The functioning and degeneration processes of collagen fibers in the skin are genetically determined. Therefore, mutations in fibrillar skin collagens lead to hereditary diseases, such as osteogenesis imperfecta, Ehlers-Danlos syndrome, Kaffi’s disease, idiopathic osteoporosis, etc. Furthermore, mutations in non-fibrillar skin collagens lead to cerebrovascular diseases, kidney and muscle pathologies, and epidermolysis bullosa. In Russian medicine, the terms differentiated and undifferentiated hereditary connective tissue dysplasias were previously proposed. The introduction of modern methods of molecular genetic diagnostics indicates that the most common hereditary (“differentiated”) collagenopathies include osteogenesis imperfecta, Ehlers-Danlos syndrome, Kaffi’s disease, and Marfan syndrome [
60], which should be taken into account by doctors of aesthetic medicine. These are monogenic syndromes of Mendelian inheritance, caused by causal (pathogenic) gene mutations, in which the contribution of the environment is minimal or absent. For example, the genes involved in the development of Ehlers-Danlos syndrome include
COL5A1, COL5A2, COL3A1, PLOD1, COL1A1, COL1A2, ADAMTS2, TNXB, FMNA, CHST14, SLC39A13, B4GALT7, and
FKBP14 [
25].
However, the number of associative genetic studies concerning multi-factorial (“undifferentiated”) collagenopathies is increasing. In these diseases, both the carriage of polymorphisms in candidate collagen genes and the influence of environmental factors are important. This is the reason for the higher incidence of multi-factorial collagenopathies in the population as compared with monogenic collagenopathies, many of which are rare (orphan).

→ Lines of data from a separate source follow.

**src/rtl/control_sequencer.sv**
```systemverilog
// control_sequencer: SAP-1.5 fetch/decode/execute micro-step controller.
// Latency: control strobes are combinational from step/opcode/flags; step advances every clk edge.
// Backpressure: none, every micro-step lasts exactly one clk cycle.
//
// Ports:
//   clk, reset (async, active-low)     clock and reset
//   opcode [OPCODE_W-1:0]              IR upper nibble, valid from E0 onward
//   flag_carry, flag_zero              registered ALU flags, sampled in E0 of JC/JZ
//   pc_*/mar_load/ram_*/ir_*/a_*/b_load/alu_*/flags_load/out_load  datapath strobes
//   halt                               sequencer parked in HALT
//   step [2:0]                         current step (T0=0 T1=1 E0=2 E1=3 E2=4 HALT=7)
//
// Build option: define COND_JUMP_EN to enable JC/JZ; otherwise opcodes 8/9 run as NOPs.

module control_sequencer #(
    parameter int OPCODE_W = 4
) (
    input  logic                clk,
    input  logic                reset,
    input  logic [OPCODE_W-1:0] opcode,
    input  logic                flag_carry,
    input  logic                flag_zero,
    output logic                pc_inc,
    output logic                pc_oe,
    output logic                pc_load,
    output logic                mar_load,
    output logic                ram_oe,
    output logic                ram_we,
    output logic                ir_load,
    output logic                ir_oe,
    output logic                a_load,
    output logic                a_oe,
    output logic                b_load,
    output logic                alu_oe,
    output logic                alu_sub,
    output logic                flags_load,
    output logic                out_load,
    output logic                halt,
    output logic [2:0]          step
);

    typedef enum logic [2:0] {
        ST_T0   = 3'd0,
        ST_T1   = 3'd1,
        ST_E0   = 3'd2,
        ST_E1   = 3'd3,
        ST_E2   = 3'd4,
        ST_HALT = 3'd7
    } step_e;

    localparam logic [OPCODE_W-1:0] OP_LDA = OPCODE_W'(4'h1);
    localparam logic [OPCODE_W-1:0] OP_LDB = OPCODE_W'(4'h2);
    localparam logic [OPCODE_W-1:0] OP_ADD = OPCODE_W'(4'h3);
    localparam logic [OPCODE_W-1:0] OP_SUB = OPCODE_W'(4'h4);
    localparam logic [OPCODE_W-1:0] OP_STA = OPCODE_W'(4'h5);
    localparam logic [OPCODE_W-1:0] OP_LDI = OPCODE_W'(4'h6);
    localparam logic [OPCODE_W-1:0] OP_JMP = OPCODE_W'(4'h7);
    localparam logic [OPCODE_W-1:0] OP_JC  = OPCODE_W'(4'h8);
    localparam logic [OPCODE_W-1:0] OP_JZ  = OPCODE_W'(4'h9);
    localparam logic [OPCODE_W-1:0] OP_OUT = OPCODE_W'(4'hE);
    localparam logic [OPCODE_W-1:0] OP_HLT = OPCODE_W'(4'hF);

    step_e step_q;
    step_e step_d;

    logic jc_take;
    logic jz_take;

`ifdef COND_JUMP_EN
    assign jc_take = flag_carry;
    assign jz_take = flag_zero;
`else
    // Conditional jumps compiled out: flags have no effect on sequencing.
    logic unused_flags;
    assign unused_flags = flag_carry | flag_zero;
    assign jc_take = 1'b0;
    assign jz_take = 1'b0;
`endif

    // Raw strobes before reset gating.
    logic pc_inc_c, pc_oe_c, pc_load_c, mar_load_c, ram_oe_c, ram_we_c;
    logic ir_load_c, ir_oe_c, a_load_c, a_oe_c, b_load_c, alu_oe_c;
    logic alu_sub_c, flags_load_c, out_load_c, halt_c;

    always_ff @(posedge clk or negedge reset) begin
        if (!reset) begin
            step_q <= ST_T0;
        end else begin
            step_q <= step_d;
        end
    end

    always_comb begin
        step_d       = ST_T0;
        pc_inc_c     = 1'b0;
        pc_oe_c      = 1'b0;
        pc_load_c    = 1'b0;
        mar_load_c   = 1'b0;
        ram_oe_c     = 1'b0;
        ram_we_c     = 1'b0;
        ir_load_c    = 1'b0;
        ir_oe_c      = 1'b0;
        a_load_c     = 1'b0;
        a_oe_c       = 1'b0;
        b_load_c     = 1'b0;
        alu_oe_c     = 1'b0;
        alu_sub_c    = 1'b0;
        flags_load_c = 1'b0;
        out_load_c   = 1'b0;
        halt_c       = 1'b0;

        case (step_q)
            ST_T0: begin
                pc_oe_c    = 1'b1;
                mar_load_c = 1'b1;
                step_d     = ST_T1;
            end
            ST_T1: begin
                ram_oe_c  = 1'b1;
                ir_load_c = 1'b1;
                pc_inc_c  = 1'b1;
                step_d    = ST_E0;
            end
            ST_E0: begin
                case (opcode)
                    OP_LDA, OP_LDB, OP_ADD, OP_SUB, OP_STA: begin
                        ir_oe_c    = 1'b1;
                        mar_load_c = 1'b1;
                        step_d     = ST_E1;
                    end
                    OP_LDI: begin
                        ir_oe_c  = 1'b1;
                        a_load_c = 1'b1;
                    end
                    OP_JMP: begin
                        ir_oe_c   = 1'b1;
                        pc_load_c = 1'b1;
                    end
                    OP_JC: begin
                        ir_oe_c   = jc_take;
                        pc_load_c = jc_take;
                    end
                    OP_JZ: begin
                        ir_oe_c   = jz_take;
                        pc_load_c = jz_take;
                    end
                    OP_OUT: begin
                        a_oe_c     = 1'b1;
                        out_load_c = 1'b1;
                    end
                    OP_HLT: step_d = ST_HALT;
                    default: ;  // NOP and unassigned opcodes idle for one step
                endcase
            end
            ST_E1: begin
                case (opcode)
                    OP_LDA: begin
                        ram_oe_c = 1'b1;
                        a_load_c = 1'b1;
                    end
                    OP_LDB: begin
                        ram_oe_c = 1'b1;
                        b_load_c = 1'b1;
                    end
                    OP_ADD, OP_SUB: begin
                        ram_oe_c = 1'b1;
                        b_load_c = 1'b1;
                        step_d   = ST_E2;
                    end
                    OP_STA: begin
                        a_oe_c   = 1'b1;
                        ram_we_c = 1'b1;
                    end
                    default: ;
                endcase
            end
            ST_E2: begin
                if (opcode == OP_ADD || opcode == OP_SUB) begin
                    alu_oe_c     = 1'b1;
                    a_load_c     = 1'b1;
                    flags_load_c = 1'b1;
                    alu_sub_c    = (opcode == OP_SUB);
                end
            end
            ST_HALT: begin
                halt_c = 1'b1;
                step_d = ST_HALT;
            end
            default: step_d = ST_T0;  // unused codes 5/6 fall back to fetch
        endcase
    end

    // While reset is held the step register already reads T0, but T0 would
    // drive pc_oe/mar_load, so every output is explicitly masked.
    assign pc_inc     = pc_inc_c     & reset;
    assign pc_oe      = pc_oe_c      & reset;
    assign pc_load    = pc_load_c    & reset;
    assign mar_load   = mar_load_c   & reset;
    assign ram_oe     = ram_oe_c     & reset;
    assign ram_we     = ram_we_c     & reset;
    assign ir_load    = ir_load_c    & reset;
    assign ir_oe      = ir_oe_c      & reset;
    assign a_load     = a_load_c     & reset;
    assign a_oe       = a_oe_c       & reset;
    assign b_load     = b_load_c     & reset;
    assign alu_oe     = alu_oe_c     & reset;
    assign alu_sub    = alu_sub_c    & reset;
    assign flags_load = flags_load_c & reset;
    assign out_load   = out_load_c   & reset;
    assign halt       = halt_c       & reset;
    assign step       = step_q;

endmodule

```
**config.mk**
```make
export PLATFORM = sky130hd
export DESIGN_NAME = control_sequencer
export DESIGN_NICKNAME = d
export VERILOG_FILES = /design/src/rtl/control_sequencer.sv
export SDC_FILE = /design/constraint.sdc
export NUM_CORES = 1
export LEC_CHECK = 0
export CAP_MARGIN = 20
export CORE_AREA = 3 3 48 50
export CTS_BUF_LIST = sky130_fd_sc_hd__clkbuf_4 sky130_fd_sc_hd__clkbuf_8
export DETAILED_ROUTE_END_ITERATION = 10
export DIE_AREA = 0 0 51 53
export REMOVE_ABC_BUFFERS = 1
export SYNTH_ARGS = -nofsm -noshare
export SYNTH_HDL_FRONTEND = slang
export SYNTH_SLANG_ARGS = --single-unit
```
**constraint.sdc**
```tcl
create_clock -name clk -period 1.75 [get_ports clk]
set_input_delay 0.35 -clock clk [delete_from_list [all_inputs] [get_ports clk]]
set_output_delay 0.35 -clock clk [all_outputs]
set_load 0.01 [all_outputs]
```
---- After elaboration in Yosys (flattened, before gate mapping) ----
Cells that the tools add are included.
W data, S select, Z words.
word-level totals
  register bits after elaboration ......... 3
  word-level logic and storage cells ...... 64
  bits of input ports ..................... 8
  output and inout port bits .............. 19
operators by class
  mux-type cells .......................... 28
  reductions and logical operators ........ 7
  eq/ne operators ......................... 14
  bitwise logic cells ..................... 14
operators by type and width
  cell                  number
  $mux W1               21
  $eq A4 B3 Y1 const B  4
  $pmux W3 S5           1
  $and A1 B1 Y1         14
  $eq A4 B2 Y1 const B  2
  $eq A4 B4 Y1 const B  2
  $reduce_or A7 Y1      1
  $eq A3 B2 Y1 const B  2
  $eq A3 B3 Y1 const B  2
  $pmux W1 S2           3
  $pmux W3 S2           1
  $reduce_or A5 Y1      1
  $eq A4 B1 Y1 const B  1
  $reduce_or A4 Y1      1
  $eq A3 B1 Y1 const B  1
  $logic_not A3 Y1      1
  $mux W3               1
  $pmux W1 S3           1
  $reduce_or A3 Y1      1
  $reduce_or A2 Y1      1
  $logic_or A1 B1 Y1    1

---- Depth between registers and ports, before layout ----
  depth after elaboration ................. 5
  depth in mapped cells ................... 6
  depth with buffers taken out ............ 4

---- Worst setup path before layout ----
No wires, ideal clock.
  path kind ............................... reg-to-output
  from .................................... register step_q[2] (netlist: step[2])
  to ...................................... output port flags_load
  slack ................................... -61 ps
  data required time ...................... 1400 ps
  cell stages (with the launch flop) ...... 7
  arrival ................................. 1461 ps
  buffers on the path ..................... 2
  path through ............................ dfrtp_1 -> buf_2 -> nand3b_1 -> a21oi_1 -> a22oi_1 -> nor3_1 -> buf_4
on the way
  word-level cells in the longest chain between the ends .. 3
ends and longest elaborated chain
  element                 RTL line  text
  start, declared         63        step_e step_q;
  start signal, assigned  89        step_q <= step_d;
  $eq A3 B3 Y1            --
  $mux W1                 --
  $and A1 B1 Y1           --
  end, declared           36        output logic flags_load,
Every way passes these cells.

---- Worst setup path in the final report ----
  from .................................... register step_q[2] (netlist: step[2])
  to ...................................... output port a_oe
on the way
  word-level cells in the longest chain between the ends .. 3
  elaborated cells on any way between the ends .. 4
  those cells by class .................... eq/ne (2); mux (1); bitwise (1)
ends and longest elaborated chain
  element            RTL line  text
  $eq A3 B2 Y1       112       case (step_q)
  $pmux W1 S2 (*)    112
  $and A1 B1 Y1 (*)  204       assign a_oe = a_oe_c & reset;
  end, declared      32        output logic a_oe,
Mark *: on every way between the ends. The rest lies on a longest branch, timed or not.

==> qor.txt <==
Hold Path Class: in2async
Worst setup margin: -0.213 ns
Fin. Hold Viols: 0
Worst-path clk slew: 0.04 ns
Remaining global-route overflow: 0
Reg2Reg Depth: 6
Starting Density: 26.4%
Post-synth EDFFs: 0
Power per cell area: 984 nW/um^2
NumNets Final: 138
Final HPWL DP: 1.51 mm
Multi-input logic area: 484 sq um
Core area: 1940 sq um
WL final: 2.40 mm
Fin util: 57.3%
CP max stage cell: dfrtp_1
MaxCap Viol Count: 0
FF+latch count, synth: 3
Worst skew pair latency: 0.23 ns
Drt first pass iters: 4
CP Launch Type: flop
Vias in the first global route: 772
Synth top area share: 14.7%
Tot GR Track Use: 17.9%
CTS Hold Bufs: 0
Via density: 5.04
Total power draw: 1.09 mW
Crit-path leading delay family: buffers and inverters
First-pass GRT wire length: 3.64 mm
Hold_ws: 0.284 ns
Die Width: 51 um
CP bufs+invs: 3
Total CTS buffers: 3
Top_reg_cell synth: dfrtp_1
Worst R2R Setup Slack: 0.56 ns
Starting DRC count in detailed routing: 16
Fillers: 176
Diodes inserted: 0
GPL Wtd Cong: 0.874
Area Growth Syn to Fin: 117%
Status: finished with violations
Sequential area share after synthesis: 14.7%
FF-to-FF Start: step[2]$_DFF_PN0_
H-tree Lvls: 1
Setup crit end kind: output port
Row cnt: 16
Slew Viols, Final: 0
Die Area: 2700 sq um
Main area contributors after synthesis: dfrtp_1 15%, nor2_1 6.6%, buf_4 5.9%
Port Buf Inserts: 24
Maximum clock frequency: 509 MHz
RR Endpoint: step[2]$_DFF_PN0_
Crit path max fanout: 5
Rel. slew slack: 81.8%
Setup TNS: -0.913 ns
Number of antenna violations at the first check in global routing: 0
Largest net degree at the start of global routing: 10
Wirelength per Cell: 15.4 um
Largest register FFs: 3
Biggest area consumer among synthesized cells: dfrtp_1
Clock Skews: 0.000326 ns
Critical path's largest stage delay: 0.40 ns
Crit path cell chain: buf_6 -> nor2_4 -> nand4_1 -> buf_4 -> nor3b_2 -> o21a_1 -> buf_2
Root buf cell: clkbuf_4
Violated checks: negative setup slack
Worst Max-Slew Pin Slew: 0.265 ns
Period minus WS final: 1.96 ns
Mapped Cells: 73
Top cells by count, synth: 9 x nor2_1, 5 x nor3_1, 4 x buf_4
Die H: 53 um
Reg area: 77.6 sq um
Max clock buf depth: 2
Vias: 786
Syn_area_per_cell: 7.01 sq um
Arrival @ worst endpoint: 1.61 ns
Total I/O pin count: 27
Clock Sinks: 3
Critical Path RT: 1.40 ns
Share of flip-flops with an asynchronous set or reset: 100%
Share of layout cells above drive strength 1: 65.1%
Critical Path Source: step[2]$_DFF_PN0_
Leak: 0.507 nW
Final setup viols: 8
Final ANT Viol Nets: 0
Most frequent cell after synthesis: nor2_1
CTS tree: built
Worst IR Drop VDD: 855 uV
Crit Path Class: reg2out
Synth Cell Area: 512 sq um
Setup repair after global routing missed its margin: yes
Remaining DRCs: 0
Tcrit/Tclk final: 112%
Yosys warns: 0
Post-synth cell types: 39
-- kinds of logic (layout without fill, tap and decap cells) --
kind of cell,Yosys count,after routing,synth area share (%)
buffers and inverters,10,66,11.2
flip-flops,3,3,14.7
AND/OR/NAND/NOR,42,42,48.4
multiplexers,1,1,1.96
AO/OA/AOI/OAI,17,17,23.7
-- worst reg2reg max path, delay by kind of cell (launching register included) --
family                 cells  cell delay (ns)
AOI/OAI and AO/OA          2             0.27
buffers and inverters      2             0.27
and+or+nand+nor            2             0.17
DFF                        1             0.40
-- placed cells by master (no fill, tap or decap), drive strengths merged, types with 3 or more instances in the layout --
cell type      instances
buf                   51
o21a                   3
clkbuf                 6
nor2                  10
nand2                  4
nor3                   6
dfrtp                  3
nor3b                  4
nand2b                 4
clkdlybuf4s15          4
-- metrics by stage --
step	cell area [sq um]	worst slack, ns	instances
finish	1110	-0.213	156
global route	1110	-0.269	156
CTS	1080	-0.162	156
detailed placement	950	-0.781	144
global placement	950	-0.723	144
floorplan	458	-0.0556	64
-- metal layers --
metal	share of wire (%)	GRT usage (%)	vias to the layer above
li1	-	-	378
met1	41	19.8	372
met2	52	34.1	32
met3	5.5	4.51	4
met4	1.9	4.04	0
met5	0	0	-
-- worst max-delay path by stage --
stage,to,slack (ns),cells after the start
final,a_oe,-0.21,7
after global routing,alu_oe,-0.27,6
after CTS,a_oe,-0.16,5
after detailed placement,a_oe,-0.78,6
after global placement,a_oe,-0.72,6
after floorplan,alu_oe,-0.06,4
-- final cells by class --
class                   instances  area share, %
inverters                       1          0.337
clock buffers                   4           2.70
multi-input cells              60           43.5
flip-flops and latches          3           6.97
repair buffers                 61           43.4
well taps                      27           3.04
-- what timing repair did --
item / in CTS / in global routing
buffers inserted: 8 / 3
pin swaps: 14 / 10
setup endpoints to repair: 17 / 17
gates resized for setup: 90 / 22
-- report_power, final --
| group | internal (mW) | switching [mW] |
|---|---|---|
| sequential | 0.0998 | 0.0549 |
| combinational | 0.461 | 0.342 |
| clock | 0.101 | 0.0359 |
| total | 0.662 | 0.433 |
Note: power is estimated with default switching activity, not from simulation.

Investigations of the contribution of SNVs and polymorphisms to the development of multi-factorial connective tissue diseases, in general, and to the development of human skin collagen pathologies, in particular [
39], are relevant.
However, associative genetic studies concerning the genes responsible for collagen fiber function are currently insufficient to compile a complete and clear personalized algorithm for the management of such patients by cosmetologists and dermatologists. Therefore, doctors, to a greater extent, are guided by the clinical picture, i.e., increased flabbiness, hyper-elasticity, early manifestation of aging, and other signs indirectly indicating a pathology in the collagen link. Therefore, only on the basis of the clinical picture can’t doctors form a treatment plan aimed at protecting and improving the synthesis of collagen fibers. Such recommendations, based on external and internal factors, might include, for example, lifestyle changes, additional intake of nutrients (vitamins, minerals), and mesotherapy (bio-revitalization) with amino acids and cofactors necessary for collagen synthesis. Implementing the results of molecular genetic diagnostics of monogenic and multi-factorial collagenopathies and their translation into real cosmetic, dermatologic, and plastic surgery practice will increase the efficiency and safety of local and general therapies for normal and pathological skin aging processes. The importance of translating the results of basic research into real clinical practice has been confirmed by research in recent years. For example, various studies [
35,
39,
108,
109,
110] demonstrated the contribution of diverse factors related to the skin, opening up potential opportunities for therapeutic interventions with various cosmetic ingredients.